Nunca escribí el posible ensayo sobre las novelas para leer en el metro. Pero retomé la idea después de leer, en las tres horas del vuelo que me traía de Buenos Aires el último final de semana, la novela de Mauro Libertella, Mi libro enterrado(2013). Una novelita que no supera las 80 páginas en las que Libertella narra los momentos finales de la vida de su padre, el también escritor y crítico literario, Héctor Libertella (1945-2006).
Así comienza el libro: “Mi padre murió hace cuatro años, un mediodía de octubre, en su departamento de dos ambientes en el que ahora vivo yo. Me acuerdo de ese momento con especial nitidez, porque unos segundos antes de que dejara de respirar supe que a la cuenta regresiva le había llegado, literalmente, su último suspiro. Fue un instante al mismo tiempo suave y dramático: yo arrodillado en el piso, él acostado en su cama, inconsciente hacía horas”.

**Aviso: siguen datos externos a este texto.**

===== config.mk =====
export PLATFORM = sky130hd
export DESIGN_NAME = aftab_mem_byte_bridge
export DESIGN_NICKNAME = d
export VERILOG_FILES = /design/src/rtl/aftab_mem_byte_bridge.sv
export SDC_FILE = /design/constraint.sdc
export NUM_CORES = 1
export LEC_CHECK = 0
export CORE_UTILIZATION = 35
export CTS_CLUSTER_SIZE = 24
export DETAILED_ROUTE_END_ITERATION = 6
export PLACE_DENSITY = 0.69
export SLEW_MARGIN = 25
export SYNTH_ARGS = -nofsm -noshare
export SYNTH_HDL_FRONTEND = slang
export SYNTH_SLANG_ARGS = --single-unit

===== constraint.sdc =====
create_clock -name clk -period 4.8 [get_ports clk]
set_input_delay 0.96 -clock clk [delete_from_list [all_inputs] [get_ports clk]]
set_output_delay 0.96 -clock clk [all_outputs]
set_load 0.03 [all_outputs]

Los capítulos no ocupan más de dos o tres páginas y en todos ellos parece que se repitiera esa consigna inicial: instantes al mismo tiempo suaves y dramáticos. Un delicado equilibrio entre el pasado del padre visto a través de la mirada presente del hijo. A lo largo del relato terminamos por saber algunos detalles de la vida íntima de Héctor Libertella como su alcoholismo crónico – que lo llevaría finalmente a la muerte; o la manera en que preparaba sus libros, componiendo desde el cuerpo del texto hasta las solapas y la contra capa, inclusive poniéndole dos tapas de cartón al manuscrito y abrochándolo. “No sólo le gustaba escribir libros” dice su hijo, “le gustaba hacerlos”. En los últimos años de vida parecía que había decidido una especie de “suicidio a cuotas”, como diría uno de sus amigos, encerrado en su apartamento, escribiendo sus “obras completas”, bebiendo sin control.

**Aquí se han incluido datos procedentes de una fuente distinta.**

==> src/rtl/fetch_pkg.sv <==
// Shared types and constants for the instruction fetch front end.
// Imported by the fetch top level and its buffer.
package fetch_pkg;

    localparam logic [31:0] NOP_INSTR        = 32'h0000_0013;
    localparam logic [31:0] DEFAULT_RESET_PC = 32'h0000_0000;

    typedef enum logic {
        ST_FETCH = 1'b0,
        ST_DROP  = 1'b1
    } fetch_state_t;

    typedef struct packed {
        logic [31:0] pc;
        logic [31:0] instr;
    } fetch_entry_t;

endpackage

Pero lo que finalmente se impone en Mi libro enterrado, como en los libros del género, “la muerte del padre”, es la aparición de una voz distinta, “trayendo del pasado la historia del padre, aparece la voz del hijo”. El propio autor lo reconoce en uno de los fragmentos más auto-reflexivos de la novela en el que se hace referencia al carácter general de este tipo de relatos: el trabajo del duelo por la escritura, la proximidad con el psicoanálisis en términos de efectos, el cruce de temporalidades del relato.

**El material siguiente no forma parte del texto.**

<file path="src/rtl/fnd_display_scheduler.sv">
// ---------------------------------------------------------------------------
// fnd_display_scheduler
//
// Purpose:
//   Shares one 3-digit FND display between three sources, highest priority
//   first: one-shot message/error codes (4-phase MSG_REQ/MSG_ACK handshake
//   with a guaranteed minimum hold), level-requested status patterns, and
//   the background page number. The block also owns the digit scan and
//   presents the displayed 12-bit word one nibble per digit slot. The
//   displayed word only changes at a frame boundary, so digits from two
//   different words are never mixed on the display.
//
// Ports:
//   MCLK          in   1   clock (48 MHz nominal)
//   nRESET        in   1   asynchronous active-low reset
//   MSG_REQ       in   1   message request, 4-phase with MSG_ACK
//   MSG_DATA      in  12   message word, captured when the request is accepted
//   MSG_ACK       out  1   message hold complete
//   STAT_REQ      in   1   status request, level sensitive
//   STAT_DATA     in  12   status word, live
//   PAGE_DATA     in  12   background page word, live
//   DISP_VALUE    out 12   word currently on display
//   DISP_SRC      out  2   source of DISP_VALUE: 00 page, 01 status, 10 message
//   nDIGIT        out  3   active-low anode select (011 -> 101 -> 110)
//   DIGIT_NIBBLE  out  4   nibble for the currently selected digit
// ---------------------------------------------------------------------------
`timescale 1ns/1ps

module fnd_display_scheduler #(
  parameter int SCAN_DIV    = 1024,
  parameter int HOLD_CYCLES = 12000000
) (
  input  logic        MCLK,
  input  logic        nRESET,
  input  logic        MSG_REQ,
  input  logic [11:0] MSG_DATA,
  output logic        MSG_ACK,
  input  logic        STAT_REQ,
  input  logic [11:0] STAT_DATA,
  input  logic [11:0] PAGE_DATA,
  output logic [11:0] DISP_VALUE,
  output logic [1:0]  DISP_SRC,
  output logic [2:0]  nDIGIT,
  output logic [3:0]  DIGIT_NIBBLE
);

  // HOLD_CYCLES+1 keeps the width non-zero when HOLD_CYCLES is 1.
  localparam int ScanW = $clog2(SCAN_DIV);
  localparam int HoldW = $clog2(HOLD_CYCLES + 1);

  localparam logic [ScanW-1:0] ScanLast = ScanW'(SCAN_DIV - 1);
  localparam logic [HoldW-1:0] HoldLoad = HoldW'(HOLD_CYCLES - 1);

  localparam logic [2:0] DigHi  = 3'b011;
  localparam logic [2:0] DigMid = 3'b101;
  localparam logic [2:0] DigLo  = 3'b110;

  localparam logic [1:0] SrcPage = 2'b00;
  localparam logic [1:0] SrcStat = 2'b01;
  localparam logic [1:0] SrcMsg  = 2'b10;

  typedef enum logic [1:0] {
    IDLE_PAGE = 2'd0,
    SHOW_STAT = 2'd1,
    SHOW_MSG  = 2'd2,
    MSG_DONE  = 2'd3
  } state_e;

  state_e            state_q, state_d;
  logic [ScanW-1:0]  scanCnt_q, scanCnt_d;
  logic [2:0]        nDigit_q, nDigit_d;
  logic [11:0]       dispValue_q, dispValue_d;
  logic [1:0]        dispSrc_q, dispSrc_d;
  logic [HoldW-1:0]  holdCnt_q, holdCnt_d;
  logic [11:0]       msgLatch_q, msgLatch_d;

  logic scanTick;
  logic frameEnd;

  // Digit-slot timing. The tick fires on the last count of each slot and
  // advances the anode rotation; a tick on the last digit closes the frame.
  always_comb begin
    scanTick  = (scanCnt_q == ScanLast);
    frameEnd  = scanTick && (nDigit_q == DigLo);
    scanCnt_d = scanTick ? '0 : scanCnt_q + 1'b1;
    nDigit_d  = nDigit_q;
    if (scanTick) begin
      case (nDigit_q)
        DigHi:   nDigit_d = DigMid;
        DigMid:  nDigit_d = DigLo;
        default: nDigit_d = DigHi;
      endcase
    end
  end

  // Source arbitration. A message is accepted only from IDLE_PAGE or
  // SHOW_STAT, which is why a request still held in MSG_DONE cannot
  // retrigger. The hold counter is loaded with HOLD_CYCLES-1 and the exit
  // happens on the edge that sees zero, so accept-to-ACK is exactly
  // HOLD_CYCLES cycles whatever the scan phase.
  always_comb begin
    state_d    = state_q;
    holdCnt_d  = holdCnt_q;
    msgLatch_d = msgLatch_q;
    case (state_q)
      IDLE_PAGE: begin
        if (MSG_REQ) begin
          state_d    = SHOW_MSG;
          msgLatch_d = MSG_DATA;
          holdCnt_d  = HoldLoad;
        end else if (STAT_REQ) begin
          state_d = SHOW_STAT;
        end
      end
      SHOW_STAT: begin
        if (MSG_REQ) begin
          state_d    = SHOW_MSG;
          msgLatch_d = MSG_DATA;
          holdCnt_d  = HoldLoad;
        end else if (!STAT_REQ) begin
          state_d = IDLE_PAGE;
        end
      end
      SHOW_MSG: begin
        if (holdCnt_q == '0) begin
          state_d = MSG_DONE;
        end else begin
          holdCnt_d = holdCnt_q - 1'b1;
        end
      end
      MSG_DONE: begin
        if (!MSG_REQ) begin
          state_d = STAT_REQ ? SHOW_STAT : IDLE_PAGE;
        end
      end
      default: state_d = IDLE_PAGE;
    endcase
  end

  // Frame-boundary load. The live sources are sampled only here, which is
  // what keeps a whole frame showing a single word.
  always_comb begin
    dispValue_d = dispValue_q;
    dispSrc_d   = dispSrc_q;
    if (frameEnd) begin
      case (state_q)
        SHOW_MSG, MSG_DONE: begin
          dispValue_d = msgLatch_q;
          dispSrc_d   = SrcMsg;
        end
        SHOW_STAT: begin
          dispValue_d = STAT_DATA;
          dispSrc_d   = SrcStat;
        end
        default: begin
          dispValue_d = PAGE_DATA;
          dispSrc_d   = SrcPage;
        end
      endcase
    end
  end

  // State registers; reset drops any in-flight message without an ACK.
  always_ff @(posedge MCLK or negedge nRESET) begin
    if (!nRESET) begin
      state_q     <= IDLE_PAGE;
      scanCnt_q   <= '0;
      nDigit_q    <= DigHi;
      dispValue_q <= 12'h000;
      dispSrc_q   <= SrcPage;
      holdCnt_q   <= '0;
      msgLatch_q  <= 12'h000;
    end else begin
      state_q     <= state_d;
      scanCnt_q   <= scanCnt_d;
      nDigit_q    <= nDigit_d;
      dispValue_q <= dispValue_d;
      dispSrc_q   <= dispSrc_d;
      holdCnt_q   <= holdCnt_d;
      msgLatch_q  <= msgLatch_d;
    end
  end

  // MSG_DONE is exactly the window in which the acknowledge is asserted.
  assign MSG_ACK    = (state_q == MSG_DONE);
  assign DISP_VALUE = dispValue_q;
  assign DISP_SRC   = dispSrc_q;
  assign nDIGIT     = nDigit_q;

  // Nibble select follows the anode that is currently driven.
  always_comb begin
    case (nDigit_q)
      DigHi:   DIGIT_NIBBLE = dispValue_q[11:8];
      DigMid:  DIGIT_NIBBLE = dispValue_q[7:4];
      DigLo:   DIGIT_NIBBLE = dispValue_q[3:0];
      default: DIGIT_NIBBLE = 4'hF;
    endcase
  end

endmodule

</file>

Aunque el texto no tiene el tono de un ajuste de cuentas, inclusive diría que el relato del hijo es condescendiente con el sufrimiento que pudo haber causado para su familia el alcoholismo de su padre (para su madre, para su hermana, para él mismo). “A mí esos años terribles me provocaban contradicciones profundas” dice. Todavía influenciado por una idealización de la vida literaria estilo beatnik, a veces el hijo ve a su padre como un tipo de bohemio sobreviviente. Pero cuando los efectos del alcohol y de sus nada saludables hábitos de vida – podía pasar varios días sin probar bocado, solamente con su “graduación etílica mínima” – le muestran el lado vulnerable del cuerpo de su padre, el ideal de la bohemia se cae a pedazos ante la mirada impotente del hijo.
En la medida en que retoma algunos de los momentos, banales o dramáticos, que su memoria rescata de la relación filial, el hijo también reconstruye su biografía literaria que está, por supuesto, fuertemente vinculada con su padre. A los 23 años Libertella padre había publicado su primera novela y saldría vencedor del premio Paidós (se trataba de El camino de los hiperbóreos en 1968). Libertella hijo tiene 23 años cuando muere su padre, y sólo tras su muerte, logra escribir su primera ficción, un cuento que titula justamente Duelo, sobre un hombre que trabaja como bibliotecario en un hospital.
Enfermedad, literatura, duelo, un triángulo que también podría servir de subtítulo para Mi libro enterrado. Escribe Libertella hijo: “A los veintitrés él tuvo su primera novela y yo tuve su muerte”.